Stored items

=====

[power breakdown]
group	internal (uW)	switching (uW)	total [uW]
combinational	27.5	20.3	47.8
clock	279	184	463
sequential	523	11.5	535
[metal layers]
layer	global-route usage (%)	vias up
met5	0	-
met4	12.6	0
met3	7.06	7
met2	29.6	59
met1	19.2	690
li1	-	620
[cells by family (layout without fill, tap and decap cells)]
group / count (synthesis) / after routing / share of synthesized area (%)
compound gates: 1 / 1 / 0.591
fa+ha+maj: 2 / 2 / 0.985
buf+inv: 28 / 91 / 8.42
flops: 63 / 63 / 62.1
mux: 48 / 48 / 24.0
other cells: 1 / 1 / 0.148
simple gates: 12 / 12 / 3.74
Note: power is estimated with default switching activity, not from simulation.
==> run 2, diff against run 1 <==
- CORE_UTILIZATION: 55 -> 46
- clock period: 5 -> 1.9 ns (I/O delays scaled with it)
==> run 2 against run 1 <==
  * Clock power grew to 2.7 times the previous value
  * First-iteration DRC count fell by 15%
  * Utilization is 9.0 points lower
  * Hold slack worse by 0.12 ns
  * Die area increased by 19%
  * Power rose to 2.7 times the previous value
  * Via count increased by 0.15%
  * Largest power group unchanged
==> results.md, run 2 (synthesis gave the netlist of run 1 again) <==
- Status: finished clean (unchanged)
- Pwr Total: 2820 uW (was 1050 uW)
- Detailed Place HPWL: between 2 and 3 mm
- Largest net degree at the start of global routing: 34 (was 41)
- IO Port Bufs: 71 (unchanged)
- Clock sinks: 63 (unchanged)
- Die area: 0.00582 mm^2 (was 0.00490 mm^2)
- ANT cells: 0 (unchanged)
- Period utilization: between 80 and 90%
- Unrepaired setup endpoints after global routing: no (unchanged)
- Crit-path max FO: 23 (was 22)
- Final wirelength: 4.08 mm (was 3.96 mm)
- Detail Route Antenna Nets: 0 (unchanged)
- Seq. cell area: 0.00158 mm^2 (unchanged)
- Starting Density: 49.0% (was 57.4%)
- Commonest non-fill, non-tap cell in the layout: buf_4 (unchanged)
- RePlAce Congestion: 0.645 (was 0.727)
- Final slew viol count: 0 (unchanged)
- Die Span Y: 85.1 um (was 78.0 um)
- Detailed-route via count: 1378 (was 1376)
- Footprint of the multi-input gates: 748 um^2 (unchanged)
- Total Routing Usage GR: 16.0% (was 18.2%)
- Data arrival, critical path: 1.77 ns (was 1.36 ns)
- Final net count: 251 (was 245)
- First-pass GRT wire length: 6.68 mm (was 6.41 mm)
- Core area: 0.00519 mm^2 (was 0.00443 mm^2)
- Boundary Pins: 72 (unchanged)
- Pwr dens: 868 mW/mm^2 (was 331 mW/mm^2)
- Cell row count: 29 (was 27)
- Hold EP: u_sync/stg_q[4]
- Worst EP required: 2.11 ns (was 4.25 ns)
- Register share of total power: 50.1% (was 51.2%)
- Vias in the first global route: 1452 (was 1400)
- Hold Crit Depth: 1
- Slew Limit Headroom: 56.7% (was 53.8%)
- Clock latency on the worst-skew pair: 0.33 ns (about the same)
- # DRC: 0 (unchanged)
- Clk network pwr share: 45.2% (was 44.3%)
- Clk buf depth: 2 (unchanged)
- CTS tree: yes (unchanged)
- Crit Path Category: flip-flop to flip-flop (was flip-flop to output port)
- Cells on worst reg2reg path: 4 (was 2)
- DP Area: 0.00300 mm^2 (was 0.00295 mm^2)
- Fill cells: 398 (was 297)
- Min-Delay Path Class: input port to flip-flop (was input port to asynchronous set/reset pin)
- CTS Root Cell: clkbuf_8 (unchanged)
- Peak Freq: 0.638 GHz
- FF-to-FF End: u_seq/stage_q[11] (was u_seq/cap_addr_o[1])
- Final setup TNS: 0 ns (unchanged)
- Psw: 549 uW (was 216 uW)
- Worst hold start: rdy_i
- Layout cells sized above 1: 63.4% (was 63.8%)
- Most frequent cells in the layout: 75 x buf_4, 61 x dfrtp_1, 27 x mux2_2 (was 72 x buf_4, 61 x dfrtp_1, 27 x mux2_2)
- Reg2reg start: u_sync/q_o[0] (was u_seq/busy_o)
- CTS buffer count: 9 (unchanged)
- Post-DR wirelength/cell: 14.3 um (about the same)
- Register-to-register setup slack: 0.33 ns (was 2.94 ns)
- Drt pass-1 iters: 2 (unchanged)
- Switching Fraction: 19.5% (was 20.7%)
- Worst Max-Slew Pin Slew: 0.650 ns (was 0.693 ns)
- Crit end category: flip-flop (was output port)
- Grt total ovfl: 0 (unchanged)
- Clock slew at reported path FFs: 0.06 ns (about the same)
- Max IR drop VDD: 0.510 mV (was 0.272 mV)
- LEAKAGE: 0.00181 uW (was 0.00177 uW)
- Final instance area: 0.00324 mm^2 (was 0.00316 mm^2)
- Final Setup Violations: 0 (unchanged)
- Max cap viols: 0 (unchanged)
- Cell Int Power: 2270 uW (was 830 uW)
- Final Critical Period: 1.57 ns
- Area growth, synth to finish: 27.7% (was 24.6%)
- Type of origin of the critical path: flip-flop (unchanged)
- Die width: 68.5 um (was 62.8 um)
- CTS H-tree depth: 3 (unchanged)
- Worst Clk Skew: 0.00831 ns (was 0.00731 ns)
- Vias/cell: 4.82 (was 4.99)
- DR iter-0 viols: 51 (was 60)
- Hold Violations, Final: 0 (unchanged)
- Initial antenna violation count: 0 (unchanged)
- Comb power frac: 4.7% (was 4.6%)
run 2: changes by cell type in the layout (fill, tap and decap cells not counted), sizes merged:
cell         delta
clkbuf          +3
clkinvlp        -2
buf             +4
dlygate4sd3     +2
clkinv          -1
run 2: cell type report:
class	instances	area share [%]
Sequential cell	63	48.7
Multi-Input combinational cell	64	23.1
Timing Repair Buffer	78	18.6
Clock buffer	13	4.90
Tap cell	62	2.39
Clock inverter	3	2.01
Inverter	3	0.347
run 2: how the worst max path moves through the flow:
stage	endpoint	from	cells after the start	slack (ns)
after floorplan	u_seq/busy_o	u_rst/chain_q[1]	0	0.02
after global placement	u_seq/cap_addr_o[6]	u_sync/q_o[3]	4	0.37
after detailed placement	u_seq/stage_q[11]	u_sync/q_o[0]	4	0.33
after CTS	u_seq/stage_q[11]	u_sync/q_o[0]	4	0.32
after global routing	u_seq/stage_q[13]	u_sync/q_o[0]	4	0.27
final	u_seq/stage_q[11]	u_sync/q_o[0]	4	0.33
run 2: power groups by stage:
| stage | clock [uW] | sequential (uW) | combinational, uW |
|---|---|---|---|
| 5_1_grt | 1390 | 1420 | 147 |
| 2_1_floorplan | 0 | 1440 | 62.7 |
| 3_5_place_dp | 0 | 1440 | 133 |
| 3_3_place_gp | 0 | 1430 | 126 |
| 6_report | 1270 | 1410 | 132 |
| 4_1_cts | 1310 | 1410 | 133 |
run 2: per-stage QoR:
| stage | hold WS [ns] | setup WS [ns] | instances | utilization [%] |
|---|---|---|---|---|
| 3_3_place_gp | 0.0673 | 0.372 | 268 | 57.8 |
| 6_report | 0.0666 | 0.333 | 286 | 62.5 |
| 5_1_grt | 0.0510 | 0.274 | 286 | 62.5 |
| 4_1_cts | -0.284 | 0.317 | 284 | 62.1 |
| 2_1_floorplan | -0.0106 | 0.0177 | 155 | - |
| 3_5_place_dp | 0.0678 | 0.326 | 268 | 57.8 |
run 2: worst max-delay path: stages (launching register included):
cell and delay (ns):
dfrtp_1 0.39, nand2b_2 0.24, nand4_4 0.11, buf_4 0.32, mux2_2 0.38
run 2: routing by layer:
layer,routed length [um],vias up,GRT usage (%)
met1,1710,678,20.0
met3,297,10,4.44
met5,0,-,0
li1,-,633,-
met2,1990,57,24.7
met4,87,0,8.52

=====

* _TASK INSTRUCTIONS_
Your task for the entries above: copy exactly the span starting with the line with "- IO Port Bufs: 71 (unchanged)" and going on through the line with "- Psw: 549 uW (was 216 uW)", both lines included, and nothing else.

* _ANSWER TO THIS PROBLEM_
- IO Port Bufs: 71 (unchanged)
- Clock sinks: 63 (unchanged)
- Die area: 0.00582 mm^2 (was 0.00490 mm^2)
- ANT cells: 0 (unchanged)
- Period utilization: between 80 and 90%
- Unrepaired setup endpoints after global routing: no (unchanged)
- Crit-path max FO: 23 (was 22)
- Final wirelength: 4.08 mm (was 3.96 mm)
- Detail Route Antenna Nets: 0 (unchanged)
- Seq. cell area: 0.00158 mm^2 (unchanged)
- Starting Density: 49.0% (was 57.4%)
- Commonest non-fill, non-tap cell in the layout: buf_4 (unchanged)
- RePlAce Congestion: 0.645 (was 0.727)
- Final slew viol count: 0 (unchanged)
- Die Span Y: 85.1 um (was 78.0 um)
- Detailed-route via count: 1378 (was 1376)
- Footprint of the multi-input gates: 748 um^2 (unchanged)
- Total Routing Usage GR: 16.0% (was 18.2%)
- Data arrival, critical path: 1.77 ns (was 1.36 ns)
- Final net count: 251 (was 245)
- First-pass GRT wire length: 6.68 mm (was 6.41 mm)
- Core area: 0.00519 mm^2 (was 0.00443 mm^2)
- Boundary Pins: 72 (unchanged)
- Pwr dens: 868 mW/mm^2 (was 331 mW/mm^2)
- Cell row count: 29 (was 27)
- Hold EP: u_sync/stg_q[4]
- Worst EP required: 2.11 ns (was 4.25 ns)
- Register share of total power: 50.1% (was 51.2%)
- Vias in the first global route: 1452 (was 1400)
- Hold Crit Depth: 1
- Slew Limit Headroom: 56.7% (was 53.8%)
- Clock latency on the worst-skew pair: 0.33 ns (about the same)
- # DRC: 0 (unchanged)
- Clk network pwr share: 45.2% (was 44.3%)
- Clk buf depth: 2 (unchanged)
- CTS tree: yes (unchanged)
- Crit Path Category: flip-flop to flip-flop (was flip-flop to output port)
- Cells on worst reg2reg path: 4 (was 2)
- DP Area: 0.00300 mm^2 (was 0.00295 mm^2)
- Fill cells: 398 (was 297)
- Min-Delay Path Class: input port to flip-flop (was input port to asynchronous set/reset pin)
- CTS Root Cell: clkbuf_8 (unchanged)
- Peak Freq: 0.638 GHz
- FF-to-FF End: u_seq/stage_q[11] (was u_seq/cap_addr_o[1])
- Final setup TNS: 0 ns (unchanged)
- Psw: 549 uW (was 216 uW)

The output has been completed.